New York Gov. Andrew Cuomo’s 2018 budget published Monday includes $10 million in funding for what his office claims would be the world’s first photonics startup accelerator.
The new program, called the Photonics Venture Challenge, will award $1 million to a winning startup working within a group of technologies that includes lasers, fiber optics, and other light-based systems. The state reports the competition would be the first of its kind in the world and help position the Rochester region, where the challenge is to be located, as an industry anchor for technologies used in fields including construction, medicine, consumer electronics, and the physical infrastructure of the internet itself.
The state already is investing in photonics with through an organization called the American Institute for Manufacturing Integrated Photonics, placed in Rochester following a recommendation by the New York State Photonics Board of Officers in December.
After an application period now ongoing, the state will select 10 to 15 startups this fall. Each company will receive $100,000 to $125,000, gain access to work space, and participate in a four- to six-month accelerator program in which company leaders will refine their business models and attempt to join the market.
At the end of the accelerator period, three of the “most promising” companies will be selected and receive cash prizes and have their technologies showcases at a demo day held by the state. Award winners are required to stay within the region and operate for at least one year.

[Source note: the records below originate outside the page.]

<file path="config.mk">
export PLATFORM = sky130hd
export DESIGN_NAME = run_detect_moore
export DESIGN_NICKNAME = d
export VERILOG_FILES = /design/src/rtl/run_detect_pkg.sv /design/src/rtl/run_detect_sat_cnt.sv /design/src/rtl/run_detect_moore.sv
export SDC_FILE = /design/constraint.sdc
export NUM_CORES = 1
export LEC_CHECK = 0
export CAP_MARGIN = 20
export CORE_AREA = 3 3 40 42
export DETAILED_ROUTE_END_ITERATION = 6
export DIE_AREA = 0 0 43 45
export SLEW_MARGIN = 20
export SYNTH_ARGS = -nofsm -noshare
export SYNTH_HDL_FRONTEND = slang
export SYNTH_SLANG_ARGS = --single-unit
export TNS_END_PERCENT = 20
</file>
<file path="constraint.sdc">
create_clock -name clk -period 1.4 [get_ports clk]
set_input_delay 0.28 -clock clk [delete_from_list [all_inputs] [get_ports clk]]
set_output_delay 0.28 -clock clk [all_outputs]
set_load 0.05 [all_outputs]
</file>
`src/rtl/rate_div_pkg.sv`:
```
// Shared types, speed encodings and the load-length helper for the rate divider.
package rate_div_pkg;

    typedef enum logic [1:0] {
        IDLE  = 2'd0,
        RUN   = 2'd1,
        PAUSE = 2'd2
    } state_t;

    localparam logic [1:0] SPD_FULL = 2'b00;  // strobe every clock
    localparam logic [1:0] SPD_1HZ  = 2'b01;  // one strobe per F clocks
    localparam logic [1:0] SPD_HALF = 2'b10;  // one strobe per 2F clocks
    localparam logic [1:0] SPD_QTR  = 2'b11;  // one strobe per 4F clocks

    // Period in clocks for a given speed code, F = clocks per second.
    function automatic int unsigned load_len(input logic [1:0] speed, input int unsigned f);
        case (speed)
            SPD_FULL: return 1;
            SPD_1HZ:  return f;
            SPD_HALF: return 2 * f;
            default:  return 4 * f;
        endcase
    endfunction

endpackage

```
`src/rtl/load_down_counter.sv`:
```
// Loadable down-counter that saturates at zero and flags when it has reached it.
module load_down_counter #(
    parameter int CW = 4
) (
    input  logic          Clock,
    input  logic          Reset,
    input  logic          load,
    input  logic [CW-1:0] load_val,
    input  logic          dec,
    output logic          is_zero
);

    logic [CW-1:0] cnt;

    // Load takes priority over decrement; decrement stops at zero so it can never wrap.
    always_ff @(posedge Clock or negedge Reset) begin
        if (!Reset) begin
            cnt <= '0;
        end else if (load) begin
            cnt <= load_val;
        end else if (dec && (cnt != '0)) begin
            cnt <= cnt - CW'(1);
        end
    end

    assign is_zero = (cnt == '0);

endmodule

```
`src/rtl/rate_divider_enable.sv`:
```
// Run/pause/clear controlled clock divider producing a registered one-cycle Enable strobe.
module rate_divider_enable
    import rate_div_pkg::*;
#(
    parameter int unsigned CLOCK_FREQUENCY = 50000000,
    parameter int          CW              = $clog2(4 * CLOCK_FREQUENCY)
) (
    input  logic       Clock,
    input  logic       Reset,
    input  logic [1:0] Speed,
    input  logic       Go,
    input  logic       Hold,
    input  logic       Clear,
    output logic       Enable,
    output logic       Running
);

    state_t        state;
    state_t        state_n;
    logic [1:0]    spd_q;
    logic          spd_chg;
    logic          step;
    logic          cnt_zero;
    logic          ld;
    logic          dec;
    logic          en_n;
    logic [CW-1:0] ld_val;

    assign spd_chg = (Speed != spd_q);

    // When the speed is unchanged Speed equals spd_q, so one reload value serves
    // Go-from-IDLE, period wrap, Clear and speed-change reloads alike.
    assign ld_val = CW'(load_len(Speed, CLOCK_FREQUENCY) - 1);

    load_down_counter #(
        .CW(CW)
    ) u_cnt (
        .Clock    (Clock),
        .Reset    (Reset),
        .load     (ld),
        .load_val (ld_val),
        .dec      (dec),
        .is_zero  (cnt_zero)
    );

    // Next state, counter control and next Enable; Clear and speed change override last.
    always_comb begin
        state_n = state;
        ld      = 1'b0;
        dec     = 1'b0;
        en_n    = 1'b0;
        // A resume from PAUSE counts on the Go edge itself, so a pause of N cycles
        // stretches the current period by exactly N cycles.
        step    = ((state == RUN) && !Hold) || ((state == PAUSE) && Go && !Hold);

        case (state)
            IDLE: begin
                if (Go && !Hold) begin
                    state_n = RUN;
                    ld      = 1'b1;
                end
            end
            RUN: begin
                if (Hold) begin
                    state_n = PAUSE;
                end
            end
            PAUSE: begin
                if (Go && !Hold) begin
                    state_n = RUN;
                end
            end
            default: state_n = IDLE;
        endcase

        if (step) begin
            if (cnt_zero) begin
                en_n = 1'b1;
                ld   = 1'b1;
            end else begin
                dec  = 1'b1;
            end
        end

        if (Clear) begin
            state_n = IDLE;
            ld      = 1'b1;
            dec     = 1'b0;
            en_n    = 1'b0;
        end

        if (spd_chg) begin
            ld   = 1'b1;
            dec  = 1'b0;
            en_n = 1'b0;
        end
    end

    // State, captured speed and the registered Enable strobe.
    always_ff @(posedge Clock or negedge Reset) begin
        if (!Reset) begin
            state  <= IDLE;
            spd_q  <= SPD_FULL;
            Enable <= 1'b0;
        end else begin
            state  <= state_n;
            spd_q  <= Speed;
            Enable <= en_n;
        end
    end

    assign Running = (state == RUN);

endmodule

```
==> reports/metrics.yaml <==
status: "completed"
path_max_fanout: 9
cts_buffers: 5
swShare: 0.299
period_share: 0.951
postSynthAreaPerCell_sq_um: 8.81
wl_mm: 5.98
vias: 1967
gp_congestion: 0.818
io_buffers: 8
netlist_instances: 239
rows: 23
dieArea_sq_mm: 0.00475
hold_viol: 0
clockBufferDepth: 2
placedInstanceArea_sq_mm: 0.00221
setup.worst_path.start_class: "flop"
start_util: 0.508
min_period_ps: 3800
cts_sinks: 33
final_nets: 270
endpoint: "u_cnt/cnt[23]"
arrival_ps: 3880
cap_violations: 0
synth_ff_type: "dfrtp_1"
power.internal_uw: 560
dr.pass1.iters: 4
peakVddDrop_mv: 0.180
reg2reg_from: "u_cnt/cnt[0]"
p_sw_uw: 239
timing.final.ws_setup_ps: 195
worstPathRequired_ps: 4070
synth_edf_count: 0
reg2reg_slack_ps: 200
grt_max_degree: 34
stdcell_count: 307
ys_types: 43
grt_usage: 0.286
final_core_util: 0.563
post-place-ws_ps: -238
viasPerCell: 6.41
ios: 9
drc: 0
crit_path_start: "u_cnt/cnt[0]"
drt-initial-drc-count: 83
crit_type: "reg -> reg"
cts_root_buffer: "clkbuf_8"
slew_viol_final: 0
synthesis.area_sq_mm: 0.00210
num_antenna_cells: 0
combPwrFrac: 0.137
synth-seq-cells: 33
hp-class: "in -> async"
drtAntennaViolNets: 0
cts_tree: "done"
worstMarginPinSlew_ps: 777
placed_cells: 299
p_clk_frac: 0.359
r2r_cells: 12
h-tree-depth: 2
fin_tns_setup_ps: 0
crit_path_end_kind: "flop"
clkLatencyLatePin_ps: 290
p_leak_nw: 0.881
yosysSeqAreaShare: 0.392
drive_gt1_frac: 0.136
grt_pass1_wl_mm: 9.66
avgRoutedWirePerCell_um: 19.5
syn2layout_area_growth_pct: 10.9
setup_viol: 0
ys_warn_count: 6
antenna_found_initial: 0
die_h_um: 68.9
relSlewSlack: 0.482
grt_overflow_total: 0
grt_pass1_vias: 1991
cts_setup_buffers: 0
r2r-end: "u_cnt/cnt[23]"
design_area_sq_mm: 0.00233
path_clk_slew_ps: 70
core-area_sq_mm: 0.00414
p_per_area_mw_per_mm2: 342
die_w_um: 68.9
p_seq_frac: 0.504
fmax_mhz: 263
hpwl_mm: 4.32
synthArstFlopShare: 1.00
--- src/rtl/acondicionador_botones.sv ---
// -----------------------------------------------------------------------------
// acondicionador_botones
//
// Purpose
//   Conditions the raw board buttons and the program switch before they reach
//   the RTC controller. Every input runs through its own channel:
//     2-flop synchroniser -> debounce counter -> stable level.
//   Buttons turn each 0->1 change of the stable level into a one-clock pulse.
//   The switch is passed through as a level.
//
//   U/D and R/L are mutually exclusive. If both buttons of a pair would pulse
//   in the same cycle, neither pulse is emitted. Their stable levels still
//   update, so later presses behave normally.
//
// Optional feature (macro AUTOREPEAT_EN)
//   When defined, holding BTNU or BTND auto-repeats its pulse.
//   The first repeat comes REP_DELAY cycles after the initial pulse.
//   Further repeats come every REP_PERIOD cycles while the button stays held.
//   Without the macro no timer logic is built and every press gives one pulse.
//
// Ports
//   clock        in   system clock
//   reset        in   asynchronous, active-high reset
//   BTNP_raw     in   raw program/mode button
//   BTNU_raw     in   raw up button
//   BTND_raw     in   raw down button
//   BTNR_raw     in   raw right button
//   BTNL_raw     in   raw left button
//   switchp_raw  in   raw program switch
//   BTNP         out  one-cycle press pulse
//   BTNU         out  one-cycle press pulse (auto-repeats with AUTOREPEAT_EN)
//   BTND         out  one-cycle press pulse (auto-repeats with AUTOREPEAT_EN)
//   BTNR         out  one-cycle press pulse
//   BTNL         out  one-cycle press pulse
//   switchp      out  debounced level of switchp_raw
// -----------------------------------------------------------------------------
module acondicionador_botones #(
  parameter int DEB_CYCLES = 1000000,
  parameter int REP_DELAY  = 50000000,
  parameter int REP_PERIOD = 20000000
) (
  input  logic clock,
  input  logic reset,
  input  logic BTNP_raw,
  input  logic BTNU_raw,
  input  logic BTND_raw,
  input  logic BTNR_raw,
  input  logic BTNL_raw,
  input  logic switchp_raw,
  output logic BTNP,
  output logic BTNU,
  output logic BTND,
  output logic BTNR,
  output logic BTNL,
  output logic switchp
);

  // Channel order: 0=P, 1=U, 2=D, 3=R, 4=L, 5=switch.
  localparam int NCH = 6;
  localparam int CW  = $clog2(DEB_CYCLES + 1);
  localparam logic [CW-1:0] DEB_LAST = CW'(DEB_CYCLES - 1);
  localparam logic [CW-1:0] DEB_ONE  = CW'(1);

  logic [NCH-1:0] raw_in;
  logic [NCH-1:0] sync1_q;
  logic [NCH-1:0] sync2_q;
  logic [NCH-1:0] stable_q;
  logic [NCH-1:0] stable_d;
  logic [CW-1:0]  deb_cnt_q [NCH];
  logic [CW-1:0]  deb_cnt_d [NCH];

  // Button-only pulse path (bits 0..4).
  logic [4:0] prev_q;
  logic [4:0] rise;
  logic [4:0] pulse_src;
  logic [4:0] pulse_d;
  logic [4:0] pulse_q;
  logic       switch_q;

  // Repeat requests: bit 0 = U, bit 1 = D.
  logic [1:0] rep_fire;

  assign raw_in = {switchp_raw, BTNL_raw, BTNR_raw, BTND_raw, BTNU_raw, BTNP_raw};

  // Debounce: the counter runs only while the synchronised level disagrees
  // with the accepted level. Any agreement clears it, so only a run of
  // DEB_CYCLES disagreeing samples is accepted.
  always_comb begin
    stable_d = stable_q;
    for (int i = 0; i < NCH; i++) begin
      deb_cnt_d[i] = deb_cnt_q[i];
      if (sync2_q[i] == stable_q[i]) begin
        deb_cnt_d[i] = '0;
      end else if (deb_cnt_q[i] == DEB_LAST) begin
        stable_d[i]  = sync2_q[i];
        deb_cnt_d[i] = '0;
      end else begin
        deb_cnt_d[i] = deb_cnt_q[i] + DEB_ONE;
      end
    end
  end

  // A rise is the stable level being high now but low one cycle earlier.
  assign rise      = stable_q[4:0] & ~prev_q;
  assign pulse_src = rise | {2'b00, rep_fire, 1'b0};

  // Pair exclusion. This also covers repeat pulses, since they are part of
  // pulse_src.
  always_comb begin
    pulse_d    = pulse_src;
    pulse_d[1] = pulse_src[1] & ~pulse_src[2];
    pulse_d[2] = pulse_src[2] & ~pulse_src[1];
    pulse_d[3] = pulse_src[3] & ~pulse_src[4];
    pulse_d[4] = pulse_src[4] & ~pulse_src[3];
  end

  always_ff @(posedge clock or posedge reset) begin
    if (reset) begin
      sync1_q  <= '0;
      sync2_q  <= '0;
      stable_q <= '0;
      prev_q   <= '0;
      pulse_q  <= '0;
      switch_q <= 1'b0;
      for (int i = 0; i < NCH; i++) begin
        deb_cnt_q[i] <= '0;
      end
    end else begin
      sync1_q  <= raw_in;
      sync2_q  <= sync1_q;
      stable_q <= stable_d;
      prev_q   <= stable_q[4:0];
      pulse_q  <= pulse_d;
      // Registered like the pulses, so all outputs share one pipeline depth.
      switch_q <= stable_q[5];
      for (int i = 0; i < NCH; i++) begin
        deb_cnt_q[i] <= deb_cnt_d[i];
      end
    end
  end

`ifdef AUTOREPEAT_EN
  localparam int REP_MAX = (REP_DELAY > REP_PERIOD) ? REP_DELAY : REP_PERIOD;
  localparam int RW      = $clog2(REP_MAX + 1);
  localparam logic [RW-1:0] REP_DELAY_LAST  = RW'(REP_DELAY - 1);
  localparam logic [RW-1:0] REP_PERIOD_LAST = RW'(REP_PERIOD - 1);
  localparam logic [RW-1:0] REP_ONE         = RW'(1);

  // "held" excludes the rise cycle itself, so the timer starts counting on
  // the edge that registers the initial pulse.
  logic [1:0]    rep_held;
  logic [1:0]    rep_periodic_q;   // 0: waiting REP_DELAY, 1: repeating every REP_PERIOD
  logic [1:0]    rep_periodic_d;
  logic [RW-1:0] rep_cnt_q [2];
  logic [RW-1:0] rep_cnt_d [2];

  assign rep_held = stable_q[2:1] & prev_q[2:1];

  always_comb begin
    rep_fire       = 2'b00;
    rep_periodic_d = rep_periodic_q;
    for (int j = 0; j < 2; j++) begin
      rep_cnt_d[j] = rep_cnt_q[j];
      if (!rep_held[j]) begin
        rep_cnt_d[j]      = '0;
        rep_periodic_d[j] = 1'b0;
      end else if (rep_cnt_q[j] == (rep_periodic_q[j] ? REP_PERIOD_LAST : REP_DELAY_LAST)) begin
        rep_fire[j]       = 1'b1;
        rep_cnt_d[j]      = '0;
        rep_periodic_d[j] = 1'b1;
      end else begin
        rep_cnt_d[j] = rep_cnt_q[j] + REP_ONE;
      end
    end
  end

  always_ff @(posedge clock or posedge reset) begin
    if (reset) begin
      rep_periodic_q <= 2'b00;
      rep_cnt_q[0]   <= '0;
      rep_cnt_q[1]   <= '0;
    end else begin
      rep_periodic_q <= rep_periodic_d;
      rep_cnt_q[0]   <= rep_cnt_d[0];
      rep_cnt_q[1]   <= rep_cnt_d[1];
    end
  end
`else
  assign rep_fire = 2'b00;
`endif

  assign BTNP    = pulse_q[0];
  assign BTNU    = pulse_q[1];
  assign BTND    = pulse_q[2];
  assign BTNR    = pulse_q[3];
  assign BTNL    = pulse_q[4];
  assign switchp = switch_q;

endmodule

State lawmakers passed the budget on Sunday. The photonics program finds space in a $153.1 billion budget alongside the largest investment in education in state history at $25.8 billion, as well as $854 million in appropriations for the state’s Office of Information Technology Services.
The education appropriations include free tuition at public colleges in the state for students of families that earn less than $100,000 annually. Similar to the requirements of the photonics program, students are required to remain in the region for as many years as they received the benefit or forfeit the funding.